Deep reinforcement learning-based energy management of hybrid battery systems in electric vehicles

Weihan Li,Han Cui,Thomas Nemeth,Jonathan Jansen,Cem Ünlübayir,Zhongbao Wei,Lei Zhang,Zhenpo Wang,Jiageng Ruan,Haifeng Dai,Xuezhe Wei,Dirk Uwe Sauer
DOI: https://doi.org/10.1016/j.est.2021.102355
IF: 9.4
2021-04-01
Journal of Energy Storage
Abstract:<p>In this paper, we propose an energy management strategy based on deep reinforcement learning for a hybrid battery system in electric vehicles consisting of a high-energy and a high-power battery pack.
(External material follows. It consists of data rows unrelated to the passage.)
Context: an optimization exercise on an open-source flow, tuned for small area. The choices shown serve that exercise and are no tape-out recipe. Function was checked by simulation only, so behaviour that the tests miss may differ from the original. Power is estimated from default activity; no workload was simulated.

==> willow <==
## game6
module game6 (
    input wire mode,
    input wire CLK,
    input wire rst,
    input wire [1:0] BTN_LR,
    input wire [9:0] i_x,
    input wire [8:0] i_y,
    input wire i_animate,
    output wire [3:0] VGA_R,
    output wire [3:0] VGA_G,
    output wire [3:0] VGA_B,
    output wire endgame,
    output wire [8:0] score,
    output wire win
    );
Settings: LEC_CHECK=0, CAP_MARGIN=0, CORE_MARGIN=2, CORE_UTILIZATION=60, CTS_BUF_LIST=sky130_fd_sc_hd__clkbuf_8, GPL_TIMING_DRIVEN=0, PLACE_DENSITY=0.8, SLEW_MARGIN=0, SYNTH_HIERARCHICAL=1; clock period 16.0 ns.
standard.sh (not shown) runs the stock make flow with config.mk's settings and CLKGATE_MAP_FILE= SYNTH_SCRIPT=/design/flow/synth_recipe.tcl, a recipe that flattens the netlist after the stock synthesis.
==> flow/flow/run.sh <==
#!/bin/bash
# Layout flow: the standard layout (standard.sh) with these changes:
#  - the synthesis maps the logic with an area-oriented ABC script
#    (abc_area.script here) in place of ORFS's delay-oriented abc_speed.script;
#  - the synthesis adds no buffers between outputs that carry the same signal
#    (placement still gives every output port a buffer of its own);
#  - placement gives every input and output port a buf_1 buffer;
#  - clock tree synthesis adds no dummy loads to balance the tree's leaves.
# The synthesis is otherwise ORFS's with the standard flow's own script (synth_recipe.tcl),
# so the registers, their names and cells are those of the standard synthesis.
set -euo pipefail
W=$(pwd)
rm -rf "$W/scripts_area"
cp -r "$FLOW_HOME/scripts" "$W/scripts_area"
cp "$W/flow/abc_area.script" "$W/scripts_area/abc_speed.script"
bash "$W/standard.sh" SCRIPTS_DIR="$W/scripts_area" SYNTH_INSBUF=0 synth > "$W/synth.log" 2>&1
bash "$W/standard.sh" "BUFFER_PORTS_ARGS=-buffer_cell sky130_fd_sc_hd__buf_1" \
    "CTS_ARGS=-sink_clustering_enable -repair_clock_nets -buf_list sky130_fd_sc_hd__clkbuf_8 -dont_use_dummy_load" \
    > "$W/layout.log" 2>&1
==> flow/flow/abc_area.script <==
&get -n
&st
&syn2
&dc2
&syn2
&dch -f
&nf -R 1000 -p
&st
&syn2
&dc2
&syn2
&dch -f
&nf -R 1000 -p
&put
topo
==> inputs of xenon, as changes to willow <==
--- a/flow/design.v
+++ b/flow/design.v
@@ -93,15 +93,14 @@
     wire dy225 = ((i_y[8] | (i_y[7] & (i_y[6] & (i_y[5] | (i_y[4] & i_y[3]))))) & ~(i_y[8] | (i_y[7] & (i_y[6] & (i_y[5] & (i_y[4] | (i_y[3] & (i_y[2] | (i_y[1] & i_y[0])))))))));
     wire dy250 = ((i_y[8] | (i_y[7] & (i_y[6] & (i_y[5] & (i_y[4] & (i_y[3] | (i_y[2] | (i_y[1] | i_y[0])))))))) & ~(i_y[8] & (i_y[7] | (i_y[6] | (i_y[5] | (i_y[4] | (i_y[3] | i_y[2])))))));
     wire dy275 = ((i_y[8] & (i_y[7] | (i_y[6] | (i_y[5] | (i_y[4] | (i_y[3] & (i_y[2] | i_y[1]))))))) & ~(i_y[8] & (i_y[7] | (i_y[6] | (i_y[5] | (i_y[4] & (i_y[3] & (i_y[2] & (i_y[1] | i_y[0])))))))));
     wire dy300 = ((i_y[8] & (i_y[7] | (i_y[6] | (i_y[5] & (i_y[4] | (i_y[3] | (i_y[2] | (i_y[1] & i_y[0])))))))) & ~(i_y[8] & (i_y[7] | (i_y[6] | (i_y[5] & (i_y[4] & (i_y[3] | (i_y[2] & i_y[1]))))))));
     wire [21:0] hxs, hys, bpix;
     reg [21:0] an;
     wire [21:0] a = ~an;
-    reg [21:0] h;
     wire [21:0] zs, ze;
     assign zs[0] = sx104 & ry150;
     assign ze[0] = cx104 & ey150;
     assign bpix[0] = a[0] & dx104 & dy150;
     assign zs[1] = sx320 & ry150;
     assign ze[1] = cx320 & ey150;
     assign bpix[1] = a[1] & dx320 & dy150;
@@ -161,24 +160,31 @@
     assign bpix[19] = a[19] & dx500 & dy175;
     assign zs[20] = sx212 & ry225;
     assign ze[20] = cx212 & ey225;
     assign bpix[20] = a[20] & dx212 & dy225;
     assign zs[21] = sx428 & ry225;
     assign ze[21] = cx428 & ey225;
     assign bpix[21] = a[21] & dx428 & dy225;
-    wire hxn = |hxs, hyn = |hys;
-    wire [21:0] z = zs | ze;
-    wire [21:0] g = {22{~mode}} | (a & ~h);
-    assign hxs = zs & g;
-    assign hys = ze & g;
-    wire [21:0] a_n = rst ? {22{1'b1}} : (a | {22{~mode}}) & ~z;
-    wire [21:0] h_n = rst ? {22{1'b0}} : mode ? h : (z | (h & {22{~cs}}));
+    wire [4:0] es = {|{zs[15], zs[16], zs[17], zs[18], zs[19], zs[20], zs[21]}, |{zs[7], zs[8], zs[9], zs[10], zs[11], zs[12], zs[13], zs[14]}, |{zs[3], zs[4], zs[5], zs[6], zs[11], zs[12], zs[13], zs[14], zs[19], zs[20], zs[21]}, |{zs[1], zs[2], zs[5], zs[6], zs[9], zs[10], zs[13], zs[14], zs[17], zs[18], zs[21]}, |{zs[0], zs[2], zs[4], zs[6], zs[8], zs[10], zs[12], zs[14], zs[16], zs[18], zs[20]}};
+    wire [4:0] ee = {|{ze[15], ze[16], ze[17], ze[18], ze[19], ze[20], ze[21]}, |{ze[7], ze[8], ze[9], ze[10], ze[11], ze[12], ze[13], ze[14]}, |{ze[3], ze[4], ze[5], ze[6], ze[11], ze[12], ze[13], ze[14], ze[19], ze[20], ze[21]}, |{ze[1], ze[2], ze[5], ze[6], ze[9], ze[10], ze[13], ze[14], ze[17], ze[18], ze[21]}, |{ze[0], ze[2], ze[4], ze[6], ze[8], ze[10], ze[12], ze[14], ze[16], ze[18], ze[20]}};
+    wire [21:0] a_n = rst ? {22{1'b1}} : (a | {22{~mode}}) & ~(zs | ze);
+    reg [4:0] ks, ke;    
+    wire in_s = (es == ks) | (es == ke);     
+    wire in_e = (ee == ks) | (ee == ke);
+    wire hxn = (|zs) & (~mode | ((|(zs & a)) & ~in_s));
+    wire hyn = (|ze) & (~mode | ((|(ze & a)) & ~in_e));
     always @(posedge CLK) begin
         an <= ~a_n;
-        h <= h_n;
+        if (rst) begin
+            ks <= 5'd0;
+            ke <= 5'd0;
+        end else if (~mode & cs) begin
+            ks <= es;
+            ke <= ee;
+        end
     end
     always @(posedge CLK)
     if (rst) begin
         cs <= 1'b0;
         hx <= 1'b0;
         hy <= 1'b0;
     end else begin
==> flow/flow/abc_area.script (replaced) <==
&get -n
&st
&syn2
&dc2
&syn2
&dch -f
&nf -R 1000 -p
&st
&syn2
&dc2
&syn2
&dch -f
&nf -R 1000 -p
&st
&syn2
&dc2
&syn2
&dch -f
&nf -R 1000 -p
&put
topo
==> flow/config.mk (replaced) <==
export PLATFORM = sky130hd
export DESIGN_NAME = game6
export DESIGN_NICKNAME = game6
export VERILOG_FILES = /design/flow/design.v
export SDC_FILE = /design/flow/constraint.sdc
export NUM_CORES = 4
export LEC_CHECK = 0
export CAP_MARGIN = 0
export CORE_MARGIN = 2
export CORE_UTILIZATION = 40
export CTS_BUF_LIST = sky130_fd_sc_hd__clkbuf_8
export GPL_TIMING_DRIVEN = 0
export SLEW_MARGIN = 0
export SYNTH_HIERARCHICAL = 1
==> inputs of delta, as changes to willow <==
--- a/flow/design.v
+++ b/flow/design.v
@@ -161,34 +161,33 @@
     assign bpix[19] = a[19] & dx500 & dy175;
     assign zs[20] = sx212 & ry225;
     assign ze[20] = cx212 & ey225;
     assign bpix[20] = a[20] & dx212 & dy225;
     assign zs[21] = sx428 & ry225;
     assign ze[21] = cx428 & ey225;
     assign bpix[21] = a[21] & dx428 & dy225;
-    wire hxn = |hxs, hyn = |hys;
     wire [21:0] z = zs | ze;
     wire [21:0] g = {22{~mode}} | (a & ~h);
     assign hxs = zs & g;
     assign hys = ze & g;
     wire [21:0] a_n = rst ? {22{1'b1}} : (a | {22{~mode}}) & ~z;
-    wire [21:0] h_n = rst ? {22{1'b0}} : mode ? h : (z | (h & {22{~cs}}));
+    wire [21:0] h_n = rst ? {22{1'b0}} : ~mode ? ~z & ((a & h & {22{~cs}}) | (~a & ~h)) : h | ({22{run}} & ~a);
     always @(posedge CLK) begin
         an <= ~a_n;
         h <= h_n;
     end
     always @(posedge CLK)
     if (rst) begin
         cs <= 1'b0;
         hx <= 1'b0;
         hy <= 1'b0;
     end else begin
         cs <= mode & (cs | run);
-        hx <= ~run & (hx | hxn);
-        hy <= ~run & (hy | hyn);
+        hx <= ~run & (hx | (|hxs));
+        hy <= ~run & (hy | (|hys));
     end
     wire btn_l = BTN_LR[1] & ~BTN_LR[0];
     wire btn_r = BTN_LR[0] & ~BTN_LR[1];
     wire [8:0] dbp_s;
     wire [9:0] dbp_c;
     assign dbp_c[0] = bxn[0];
     fa dbp_0 (.a(ph[0]), .b(bxn[1]), .ci(dbp_c[0]), .s(dbp_s[0]), .co(dbp_c[1]));
==> flow/flow/run.sh (replaced) <==
#!/bin/bash
# Layout flow: the standard layout (standard.sh) with three changes:
#  - the synthesis maps the logic with an area-oriented ABC script
#    (abc_area.script here) in place of ORFS's delay-oriented abc_speed.script;
#  - the synthesis buffers pass-through outputs with buf_1 instead of buf_4;
#  - placement gives every input and output port a buf_1 buffer.
# The synthesis is otherwise ORFS's with the standard flow's own script (synth_recipe.tcl),
# so the registers, their names and cells are those of the standard synthesis.
set -euo pipefail
W=$(pwd)
rm -rf "$W/scripts_area"
cp -r "$FLOW_HOME/scripts" "$W/scripts_area"
cp "$W/flow/abc_area.script" "$W/scripts_area/abc_speed.script"
bash "$W/standard.sh" SCRIPTS_DIR="$W/scripts_area" "MIN_BUF_CELL_AND_PORTS=sky130_fd_sc_hd__buf_1 A X" synth > "$W/synth.log" 2>&1
bash "$W/standard.sh" "BUFFER_PORTS_ARGS=-buffer_cell sky130_fd_sc_hd__buf_1" > "$W/layout.log" 2>&1
==> flow/config.mk (replaced) <==
export PLATFORM = sky130hd
export DESIGN_NAME = game6
export DESIGN_NICKNAME = game6
export VERILOG_FILES = /design/flow/design.v
export SDC_FILE = /design/flow/constraint.sdc
export NUM_CORES = 4
export LEC_CHECK = 0
export CAP_MARGIN = 0
export CORE_MARGIN = 2
export CORE_UTILIZATION = 40
export CTS_BUF_LIST = sky130_fd_sc_hd__clkbuf_8
export SLEW_MARGIN = 0
export SYNTH_HIERARCHICAL = 1
==> inputs of raven, as changes to willow <==
==> flow/config.mk (replaced) <==
export PLATFORM = sky130hd
export DESIGN_NAME = game6
export DESIGN_NICKNAME = game6
export VERILOG_FILES = /design/flow/design.v
export SDC_FILE = /design/flow/constraint.sdc
export NUM_CORES = 4
export LEC_CHECK = 0
export CAP_MARGIN = 0
export CORE_MARGIN = 2
export CORE_UTILIZATION = 40
export CTS_BUF_LIST = sky130_fd_sc_hd__clkbuf_8
export GPL_TIMING_DRIVEN = 0
export SLEW_MARGIN = 0
export SYNTH_HIERARCHICAL = 1
==> comparison table <==
Relative contribution of sequential cells to total power: xenon 48.3%; delta 44.2%; willow 49.7%; raven 50.9%
Clock latency reported for the late side of the worst-skew pair: xenon 0.39 ns; delta 0.38 ns; willow 0.40 ns; raven 0.37 ns
Critical path's largest stage delay: xenon 0.58 ns; delta 0.46 ns; willow 0.70 ns; raven 0.60 ns
Final critical-path setup slack: xenon 7.793 ns; delta 8.003 ns; willow 7.470 ns; raven 7.644 ns
Internal Dissipation: xenon 0.2750 mW; delta 0.3458 mW; willow 0.3070 mW; raven 0.3051 mW
Switching part of the total: xenon 34.23%; delta 31.47%; willow 33.71%; raven 32.69%
Number of unique standard cell types used by synthesis: xenon 55; delta 59; willow 57; raven 57
Area of the core: xenon 0.01589 mm^2; delta 0.01712 mm^2; willow 0.01079 mm^2; raven 0.01600 mm^2
Final Power: xenon 0.4182 mW; delta 0.5046 mW; willow 0.4632 mW; raven 0.4532 mW
Leading cell type in the layout, fill and taps excluded: xenon sky130_fd_sc_hd__nand2_1; delta sky130_fd_sc_hd__nor2_1; willow sky130_fd_sc_hd__nor2_1; raven sky130_fd_sc_hd__nor2_1
Fill cells: xenon 1675; delta 1721; willow 908; raven 1694
Initial core utilization: xenon 40.79%; delta 40.49%; willow 61.01%; raven 41.16%
Outcome: xenon no timing/DRC/antenna violations; delta no timing/DRC/antenna violations; willow no timing/DRC/antenna violations; raven no timing/DRC/antenna violations
Non-clk buf share: xenon 2.708%; delta 3.707%; willow 3.141%; raven 3.318%
End-of-flow core utilization: xenon 44.50%; delta 44.76%; willow 66.06%; raven 45.25%
Number of global-route vias before repair: xenon 6232; delta 6507; willow 6365; raven 6073
Overall Global Routing Usage: xenon 24.91%; delta 25.20%; willow 38.32%; raven 24.12%

==> separate check: timing with driven ports <==
No port has a modelled driver above. Below, the same layouts with a new extraction and two added sets of constraints. Step 1 sets driving cells, clkbuf_16 on the clock port and buf_2 on the other inputs (assumed; they add their load-dependent delay and slew). Step 2 adds t to the input delays and takes it off the output delays; t is the mean of the earliest and latest rising clock arrival at the registers after step 1. Input paths then give back, and output paths get back, about the clock's delay inside the block. Slacks: ideal / step 1 / step 2; pairs: ideal / step 1.
| run | t (ns) | setup slack, ns | hold WS [ns] |
|---|---|---|---|
| willow | 0.413 | 7.470 / 7.485 / 7.072 | 0.453 / 0.453 / 0.453 |
| xenon | 0.414 | 7.793 / 7.804 / 7.390 | 0.470 / 0.470 / 0.470 |
| delta | 0.411 | 8.003 / 8.020 / 7.609 | 0.464 / 0.464 / 0.464 |
| raven | 0.401 | 7.644 / 7.637 / 7.259 | 0.448 / 0.448 / 0.448 |
After both steps every run listed still meets setup and hold. The setup slack of xenon, which loses most, moves by +0.011 ns with the drivers and by -0.403 ns with both steps.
The energy management strategy of the hybrid battery system was developed based on the electrical and thermal characterization of the battery cells, aiming at minimizing the energy loss and increasing both the electrical and thermal safety level of the whole system. Primarily, we designed a novel reward term to explore the optimal operating range of the high-power pack without imposing a rigid constraint of state of charge. Furthermore, various load profiles were randomly combined to train the deep Q-learning model, which avoided the overfitting problem. The training and validation results showed both the effectiveness and reliability of the proposed strategy in loss reduction and safety enhancement. The proposed energy management strategy has demonstrated its superiority over the reinforcement learning-based methods in both computation time and energy loss reduction of the hybrid battery system, highlighting the use of such an approach in future energy management systems.</p>
energy & fuels
What problem does this paper attempt to address?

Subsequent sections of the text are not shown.